Rapid Actions of Plasma Membrane Estrogen Receptors Regulate Motility of Mouse Embryonic Stem Cells through a Profilin-1/Cofilin-1-Directed Kinase Signaling Pathway

Long-term estrogen actions are vital for driving cell growth, but more recent evidence suggests that estrogen mediates more rapid cellular effects. However, the function of estradiol-17β (E2)-BSA in mouse embryonic stem cells has not been reported. Therefore, we examined the role of E2-BSA in mouse embryonic stem cell motility and its related signal pathways. E2-BSA (10−8m) significantly increased motility after 24 h incubation and increased filamentous (F)-actin expression; these effects were inhibited by the estrogen receptor antagonist ICI 182,780, indicating that E2-BSA bound membrane estrogen receptors and initiated a signal.
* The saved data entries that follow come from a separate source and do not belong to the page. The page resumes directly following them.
### src/rtl/regbank_write_sched.sv
// -----------------------------------------------------------------------------
// regbank_write_sched
// Write-back scheduler for the 8x8 register bank. Four write sources are
// arbitrated round-robin; the winner index drives the bank source select
// (ms1/ms0), its destination drives the register select (rs2..rs0), and the
// bank write strobe e is sequenced as setup / pulse / hold so that the
// falling edge of e captures stable data. One register write per transaction.
//
// Ports
//   clk_i        system clock, rising edge
//   rst_i        synchronous reset, active high
//   en_i         start enable; low only blocks new arbitration
//   req_i[3:0]   write requests: [0]=ALU [1]=REG [2]=IMM [3]=MEM
//   dst_i[11:0]  destination register per requester, dst_i[3i+2:3i]
//   gnt_o[3:0]   one-hot, one-cycle completion pulse to the winner
//   busy_o       high in every state except IDLE
//   ms1_o/ms0_o  bank source select = winner index
//   rs2_o..rs0_o bank destination select = latched dst of winner
//   e_o          bank write enable/clock, capture on falling edge
//
// state  | meaning
// IDLE   | waiting for en_i && |req_i; arbitrates from ptr
// SETUP  | ms/rs stable, e low, SETUP_CYC cycles
// STROBE | e high, PULSE_CYC cycles
// HOLD   | e low after the capture edge, HOLD_CYC cycles
// DONE   | gnt pulse to winner, ptr advances; no arbitration here
// -----------------------------------------------------------------------------
module regbank_write_sched #(
    parameter int unsigned SETUP_CYC = 1,
    parameter int unsigned PULSE_CYC = 1,
    parameter int unsigned HOLD_CYC  = 1
) (
    input  logic        clk_i,
    input  logic        rst_i,
    input  logic        en_i,
    input  logic [3:0]  req_i,
    input  logic [11:0] dst_i,
    output logic [3:0]  gnt_o,
    output logic        busy_o,
    output logic        ms1_o,
    output logic        ms0_o,
    output logic        rs2_o,
    output logic        rs1_o,
    output logic        rs0_o,
    output logic        e_o
);

    typedef enum logic [2:0] {
        IDLE   = 3'd0,
        SETUP  = 3'd1,
        STROBE = 3'd2,
        HOLD   = 3'd3,
        DONE   = 3'd4
    } state_t;

    localparam logic [3:0] SETUP_LAST = 4'(SETUP_CYC - 1);
    localparam logic [3:0] PULSE_LAST = 4'(PULSE_CYC - 1);
    localparam logic [3:0] HOLD_LAST  = 4'(HOLD_CYC - 1);

    state_t     state_q;
    logic [3:0] cnt_q;
    logic [1:0] ptr_q;
    logic [3:0] gnt_q;
    logic       busy_q;
    logic       e_q;
    logic [1:0] ms_q;
    logic [2:0] rs_q;

    logic [1:0] win_d;
    logic [2:0] rs_d;
    logic       found_d;
    logic [1:0] idx;

    // Round-robin scan starting at ptr_q; first set request wins.
    always_comb begin
        win_d   = ptr_q;
        found_d = 1'b0;
        idx     = ptr_q;
        for (int k = 0; k < 4; k++) begin
            idx = ptr_q + 2'(k);
            if (!found_d && req_i[idx]) begin
                win_d   = idx;
                found_d = 1'b1;
            end
        end
        rs_d = 3'(dst_i >> (32'd3 * 32'(win_d)));
    end

    always_ff @(posedge clk_i) begin
        if (rst_i) begin
            state_q <= IDLE;
            cnt_q   <= '0;
            ptr_q   <= '0;
            gnt_q   <= '0;
            busy_q  <= 1'b0;
            e_q     <= 1'b0;
            ms_q    <= '0;
            rs_q    <= '0;
        end else begin
            gnt_q <= '0;
            case (state_q)
                IDLE: begin
                    e_q <= 1'b0;
                    if (en_i && found_d) begin
                        state_q <= SETUP;
                        cnt_q   <= '0;
                        ms_q    <= win_d;
                        rs_q    <= rs_d;
                        busy_q  <= 1'b1;
                    end
                end
                SETUP: begin
                    if (cnt_q == SETUP_LAST) begin
                        state_q <= STROBE;
                        cnt_q   <= '0;
                        e_q     <= 1'b1;
                    end else begin
                        cnt_q <= cnt_q + 4'd1;
                    end
                end
                STROBE: begin
                    if (cnt_q == PULSE_LAST) begin
                        // falling edge of e here is the bank capture edge
                        state_q <= HOLD;
                        cnt_q   <= '0;
                        e_q     <= 1'b0;
                    end else begin
                        cnt_q <= cnt_q + 4'd1;
                    end
                end
                HOLD: begin
                    if (cnt_q == HOLD_LAST) begin
                        state_q <= DONE;
                        cnt_q   <= '0;
                        gnt_q   <= 4'b0001 << ms_q;
                    end else begin
                        cnt_q <= cnt_q + 4'd1;
                    end
                end
                DONE: begin
                    state_q <= IDLE;
                    cnt_q   <= '0;
                    busy_q  <= 1'b0;
                    ptr_q   <= ms_q + 2'd1;
                end
                default: begin
                    state_q <= IDLE;
                    cnt_q   <= '0;
                    busy_q  <= 1'b0;
                    e_q     <= 1'b0;
                end
            endcase
        end
    end

    assign gnt_o  = gnt_q;
    assign busy_o = busy_q;
    assign ms1_o  = ms_q[1];
    assign ms0_o  = ms_q[0];
    assign rs2_o  = rs_q[2];
    assign rs1_o  = rs_q[1];
    assign rs0_o  = rs_q[0];
    assign e_o    = e_q;

endmodule

### config.mk
export PLATFORM = sky130hd
export DESIGN_NAME = regbank_write_sched
export DESIGN_NICKNAME = d
export VERILOG_FILES = /design/src/rtl/regbank_write_sched.sv
export SDC_FILE = /design/constraint.sdc
export NUM_CORES = 1
export LEC_CHECK = 0
export CORE_MARGIN = 5
export CORE_UTILIZATION = 46
export CTS_CLUSTER_DIAMETER = 60
export DETAILED_ROUTE_END_ITERATION = 12
export PLACE_DENSITY_LB_ADDON = 0.08
export SLEW_MARGIN = 5
export SYNTH_ARGS = -nofsm -noshare
export SYNTH_HDL_FRONTEND = slang
export SYNTH_SLANG_ARGS = --single-unit
### constraint.sdc
create_clock -name clk_i -period 1.9 [get_ports clk_i]
set_input_delay 0.285 -clock clk_i [delete_from_list [all_inputs] [get_ports clk_i]]
set_output_delay 0.285 -clock clk_i [all_outputs]
set_load 0.01 [all_outputs]
==> results of run 1 <==
==> final cells by class <==
| cell class | count | area [um2] |
|---|---|---|
| Fill cell | 199 | 778 |
| Multi-Input combinational cell | 87 | 592 |
| Sequential cell | 20 | 400 |
| Timing Repair Buffer | 32 | 313 |
| Tap cell | 28 | 35.0 |
| Clock buffer | 3 | 22.5 |
| Inverter | 2 | 7.51 |
==> power by group through the flow <==
stage                     clock network (uW)  registers (uW)  logic, uW
after floorplan                            0             488        115
after global placement                     0             487        222
after detailed placement                   0             487        224
after CTS                                199             478        226
after global routing                     223             484        249
final                                    188             477        223
==> routing by layer <==
metal  global-route usage [%]  wire [um]  vias up
met3                     4.83        124        2
li1                         -          -      474
met1                     22.3       1120      425
met5                        0          0        -
met4                     4.97         20        0
met2                     23.2       1000       21
==> cell usage in the layout, fill, tap and decap left out, types with 2 or more instances in the layout <==
cell type / instances
nor3_1: 4
mux2i_1: 9
nand2b_1: 4
inv_1: 2
a21oi_1: 8
or2_1: 2
nor2b_1: 3
ha_1: 2
o21ai_0: 3
nand3b_1: 6
nor4_1: 3
nand2_1: 6
o221ai_1: 3
clkdlybuf4s50_1: 29
dfxtp_1: 20
buf_4: 3
nand3_1: 2
a211oi_1: 3
clkbuf_4: 3
nor2_1: 13
==> sequential cells by signal (all words and copies together) (netlist names) <==
| register | flops |
|---|---|
| cnt_q | 4 |
| gnt_o | 4 |
| rs_q | 3 |
| state_q | 3 |
| ms_q | 2 |
| ptr_q | 2 |
| busy_o | 1 |
| e_o | 1 |
==> cell families after synthesis <==
family	after synthesis	synth area share, %
simple gates	52	30.8
compound gates	23	15.5
flops	20	39.6
mux	9	8.91
buf+inv	5	1.86
fa+ha+maj	2	2.47
xor+xnor	1	0.866
==> per-stage QoR <==
| stage | instance area [um2] | hold WS (ps) | TNS [ps] | power [uW] |
|---|---|---|---|---|
| after global routing | 1370 | 516 | 0 | 957 |
| after detailed placement | 1350 | 477 | -189 | 712 |
| final | 1370 | 490 | 0 | 889 |
| after floorplan | 1010 | 477 | 0 | 603 |
| after CTS | 1370 | 495 | 0 | 903 |
| after global placement | 1350 | 464 | -60.2 | 709 |
==> tightest hold or removal path, cell delays in order, from the launching register on <==
cell	delay (ps)
dfxtp_1	330
nand3_1	60
a21oi_1	60
==> path summary, 6_finish.rpt <==
path            start   to  slack [ps]  cells past startpoint
min               e_o  e_o         490                      2
max reg2reg  cnt_q[0]  e_o         250                      7
min reg2reg       e_o  e_o         490                      2
max          cnt_q[0]  e_o         250                      7
==> impl_results.md, run 1 <==
- Die area: 0.00324 mm2
- Max Cap Viol: 0
- Crit-path cells: inv_1, ha_1, nor3b_2, nand2_1, or2_1, a21o_1, a21oi_1
- Residual DRC count: 0
- Hpwl dp: 1770 um
- Critical path fanouts, max: 4
- Critical path arrival: 1880 ps
- Number of synthesized flops with an enable pin: 0
- Vias per inst: approximately 5.4
- # H-tree levels: 1
- Buffers on Ports: 29
- Crit path largest cell delay: approximately 350 ps
- Kind of cell adding the most delay to the critical path: simple AND/OR/NAND/NOR gates
- Critical path class: reg2reg
- Slew margin rel.: 66.2%
- Worst clock skew: 0.840 ps
- Flops & latches, synth: 20
- Synth Cell Area: roughly 0.0010 mm2
- Final hold viol count: 0
- Buf/Inv on CP: 1
- Starting Density: between 40% and 50%
- Leakage: 0.000497 uW
- Max-slew violation count: 0
- Die span in y: 56.9 um
- Final WS setup: 248 ps
- Routability congestion estimate: 0.815
- ANT cells: 0
- Setup repair bufs after CTS: 0
- Initial DRC Count: 14
- Worst slack at placement: -61.6 ps
- CTS Buf Count: 3
- Std-Cell Rows: 17
- Seq pwr share: 53.7%
- CTS tree: done
- Syn nets: 133
- Drt wl/cell: 13.2 um
- Root buffer cell: clkbuf_4
- Asr flop ratio synth: 0%
- Fin crit period: 1650 ps
- Fin crit share: 87.0%
- Antenna-violating nets left: 0
- Finished Layout Cells: 172
- Sequential area share after synthesis: 39.6%
- Largest area contributor in the netlist: dfxtp_1
- Synth top area cells: dfxtp_1 40%, mux2i_1 8.9%, nor2_1 4.8%
- Ys Warns: 0
- Most frequent cell after synthesis: dfxtp_1
- Area delta synth->final: 35.5%
- Share of layout cells above drive strength 1: 9.03%
- Clock Tree Buf Depth: 2
- Final Core Density: 63.8%
- Crit path required time: 2130 ps
- Clock power frac: a little over a fifth
- Commonest cells in the netlist: 20 x dfxtp_1, 13 x nor2_1, 9 x mux2i_1
- Final Setup Violations: 0
- Sw Ratio: 27.7%
- Sw Pwr: approximately 250 uW
- Crit. End Element: flip-flop
- Drt first pass iters: 5
- Number of global-route vias before repair: between 900 and 1,000
- RSZ-0062 raised after global routing: false
- All-Layer GR Usage: 15.9%
- Critical-path top delay cell: dfxtp_1
- Post-synth top area share: 39.6%
- Synth unique cells: 34
- Startpoint types: flip-flop
- Tightest Hold Check Type: reg2reg
- Largest net degree at the start of global routing: 15
- Initial antenna violation count: 0
- Syn Inst Count: between 100 and 150
- Hold Buf Count CTS: 0
- Pwr Density: 649 mW/mm2
- Clk_lat worst skew: 290 ps
- Cell-internal power: between 600 and 700 uW
- Avg Cell Area, Syn: 9.03 um2
- Ys flop type: dfxtp_1
- Peak supply drop: 509 uV
- CTS sink cnt: 20
- Highest Clock Rate: a little over 0.6 GHz
- Grt total ovfl: 0
- Die Wd: 56.9 um
- DRT Wirelength: 2270 um
- Worst-Margin Slew: 506 ps
- Number of gates resized after CTS: 0
- Comb pwr share: 25.1%
- Placed Cells incl. Taps: 169
- Ports: 30
- First-pass GRT wire length: roughly 4200 um
- Core area: 0.00215 mm2
- Post-layout net count: 167
- DR vias: 922
- CTS clk-pin slew, worst paths: 100 ps
- Status: completed
Power figures use the tool's default switching activity.
==> inputs of run 2 (changes only) <==
- ABC_AREA: default -> 1
- CORE_UTILIZATION: 46 -> 50
- clock period: 1.9 -> 1.56 ns (I/O delays scaled with it)
==> impl_results.md, run 2 <==
- Setup TNS: -1040 ps
- Clock power frac: 16.5%
- Startpoint types: flip-flop
- Asr flop ratio synth: 0%
- DRT Wirelength: 3500 um
- Clock Tree Buf Depth: 2
- Finished Layout Cells: 293
- Leading cell type in the layout, fill and taps excluded: nand2_1
- Max-slew violation count: 0
- Number of global-route vias before repair: 1,451
- Crit path required time: roughly 1800 ps
- Final hold viol count: 0
- Die area: 0.00400 mm2
- Fill cell count: 213
- Ys Warns: 0
- First-pass GRT wire length: 6000 um
- # H-tree levels: 1
- DP Area: 0.00186 mm2
- Clk_lat worst skew: 310 ps
- Syn Inst Count: 206
- Synth unique cells: 31
- DR vias: 1,452
- Most frequent cell after synthesis: nand2_1
- Initial DRC Count: between 60 and 70
- Hpwl dp: about 2600 um
- Critical path class: reg2reg
- ANT cells: 0
- Antenna-violating nets left: 0
- Post-synth top area share: 28.3%
- Post-route cell area: 0.00213 mm2
- Max Cap Viol: 0
- Critical path arrival: 1970 ps
- CTS clk-pin slew, worst paths: 110 ps
- Residual DRC count: 0
- Synth top area cells: dfxtp_1 28%, nand2_1 18%, nand2_4 7.2%
- Syn nets: 227
- Tightest Hold Check Type: reg2reg
- Worst slack at placement: -404 ps
- Leakage: 0.000989 uW
- Worst-Margin Slew: approximately 400 ps
- Largest area contributor in the netlist: dfxtp_1
- Final Setup Violations: 11
- Die span in y: 63.2 um
- Sw Pwr: between 1000 and 1500 uW
- CTS sink cnt: 20
- Post-layout net count: between 200 and 300
- Placed Cells incl. Taps: about 280
- Synth Cell Area: 0.00142 mm2
- Crit path largest cell delay: 380 ps
- Drt first pass iters: 4
- Seq pwr share: between 20% and 30%
- Critical path fanouts, max: 7
- Status: finished with violations
- Comb pwr share: 56.1%
- Cell-internal power: 1520 uW
- RSZ-0062 raised after global routing: true
- Crit-path cells: buf_6, nand2_2, nand3_1, nand2_2, buf_4, nand4_4, nand2_4, nand2_2, nand2_1, nand2_1, nand3_2, nand2_1, inv_1
- Die Wd: roughly 63 um
- Fin crit share: 110%
- Peak supply drop: 940 uV
- Std-Cell Rows: 19
- Share of layout cells above drive strength 1: approximately 37%
- Worst clock skew: 4.41 ps
- Sequential area share after synthesis: 28.3%
- Largest net degree at the start of global routing: 13
- Initial antenna violation count: 0
- Highest Clock Rate: about 0.58 GHz
- Number of synthesized flops with an enable pin: 0
- CTS Buf Count: 3
- Flops & latches, synth: 20
- Core area: between 0.002 and 0.003 mm2
- Ys flop type: dfxtp_1
- CTS tree: done
- Critical-path top delay cell: dfxtp_4
- Area delta synth->final: 50.5%
- Ports: 30
- Crit. End Element: flip-flop
- Final WS setup: -153 ps
- Starting Density: 51.8%
- Root buffer cell: clkbuf_4
- Failing checks: negative setup slack
- Grt total ovfl: 0
- Drt wl/cell: ~12 um
- Pwr Density: 1210 mW/mm2
- All-Layer GR Usage: between 15 and 20%
- Slew margin rel.: about 73%
- Most frequent cells in the layout: 49 x nand2_1, 29 x clkdlybuf4s50_1, 24 x buf_4
- Fin crit period: roughly 1700 ps
- Vias per inst: 4.96
- Buffers on Ports: 29
- Avg Cell Area, Syn: 6.88 um2
- Routability congestion estimate: 0.892
- Commonest cells in the netlist: 67 x nand2_1, 24 x inv_1, 20 x dfxtp_1, 20 x nand3_1, 13 x nor2_1
- Sw Ratio: 41.0%
[run 2: cell count changes after synthesis, moves of 4 or more]
cell / before / now
nand3_1: 2 / 20
nand2b_1: 4 / 0
nand2_2: 1 / 12
nand3b_1: 6 / 0
mux2i_1: 9 / 0
nand2_4: 0 / 9
inv_1: 2 / 24
nand2_1: 6 / 67
[run 2: power by group through the flow]
stage	clock network, uW	logic, uW	registers [uW]
global route	465	1590	723
detailed placement	0	1240	708
finish	424	1440	704
global placement	0	1210	706
CTS	436	1320	701
floorplan	0	768	732
[run 2: repair_timing]
| action | CTS | global route |
|---|---|---|
| pin swaps | 8 | 24 |
| setup buffers | 5 | 2 |
| hold buffers | 0 | 0 |
| hold endpoints to repair | 0 | 0 |
| resized for setup | 13 | 38 |
| endpoints found under the setup margin | 11 | 13 |
[run 2: cell type report]
cell class,count,area (um2),area share [%]
Clock buffer,3,22.5,1.06
Clock inverter,1,30.0,1.41
Inverter,27,114,5.34
Multi-Input combinational cell,156,1020,48.1
Sequential cell,20,409,19.2
Tap cell,31,38.8,1.82
Timing Repair Buffer,55,493,23.1
[run 2: layer usage]
layer	part of all wire (%)	GRT usage [%]
met2	55	33.5
met3	2.4	2.84
met1	41	19.7
met4	1.7	7.27
met5	0	0
[run 2: final timing paths]
kind	startpoint	end	slack [ps]	cells after the start
max	ptr_q[0]	rs_q[0]	-150	13
min	busy_o	busy_o	460	2
max reg2reg	ptr_q[0]	rs_q[0]	-150	13
min reg2reg	busy_o	busy_o	460	2
[run 2: cells by family after synthesis]
| logic type | Yosys count | share of synthesized area [%] |
|---|---|---|
| AND/OR/NAND/NOR | 133 | 50.0 |
| buffers and inverters | 30 | 9.28 |
| AO/OA/AOI/OAI | 20 | 10.1 |
| flip-flops | 20 | 28.3 |
| adder cells (fa/ha/maj) | 2 | 1.77 |
| XOR/XNOR | 1 | 0.618 |
[run 2: stage by stage]
step | hold slack [ps] | utilization [%] | total power [uW]
6_report | 457 | 78.0 | 2570
5_1_grt | 493 | 78.0 | 2770
4_1_cts | 461 | 72.7 | 2460
3_5_place_dp | 444 | 68.1 | 1950
3_3_place_gp | 439 | 68.1 | 1920
2_1_floorplan | 303 | - | 1500
[run 2: critical path, delay by kind of cell (launching register included)]
kind          cells  cell delay (ps)
flops             1              380
simple gates     10              930
buf+inv           3              340
==> inputs of run 3 (changes only) <==
- CTS_CLUSTER_SIZE: default -> 10
==> results of run 3 <==
The final DEF is identical to that of run 2; final timing and power are the same.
E2-BSA increased c-Src and focal adhesion kinase (FAK) phosphorylation, which was attenuated by ICI 182,780. The E2-BSA-induced increase in epidermal growth factor receptor (EGFR) phosphorylation was inhibited by Src inhibitor PP2. As a downstream signal molecule, E2-BSA activated cdc42 and increased formation of a complex with the neural Wiskott-Aldrich syndrome protein (N-WASP)/cdc42/transducer of cdc42-dependent actin assembly-1 (TOCA-1), which was inhibited by FAK small interfering RNA (siRNA) and EGFR inhibitor AG 1478. In addition, E2-BSA increased profilin-1 expression and cofilin-1 phosphorylation, which was blocked by cdc42 siRNA. Subsequently, E2-BSA induced an increase in F-actin expression, and cell motility was inhibited by each signal pathway-related siRNA molecule or inhibitors but not by cofilin-1 siRNA. A combined treatment of cofilin-1 siRNA and E2-BSA increased F-actin expression and cell motility more than that of E2-BSA alone. These data demonstrate that E2-BSA stimulated motility by interacting with profilin-1/cofilin-1 and F-actin through FAK- and c-Src/EGFR transactivation-dependent N-WASP/cdc42/TOCA-1 complex.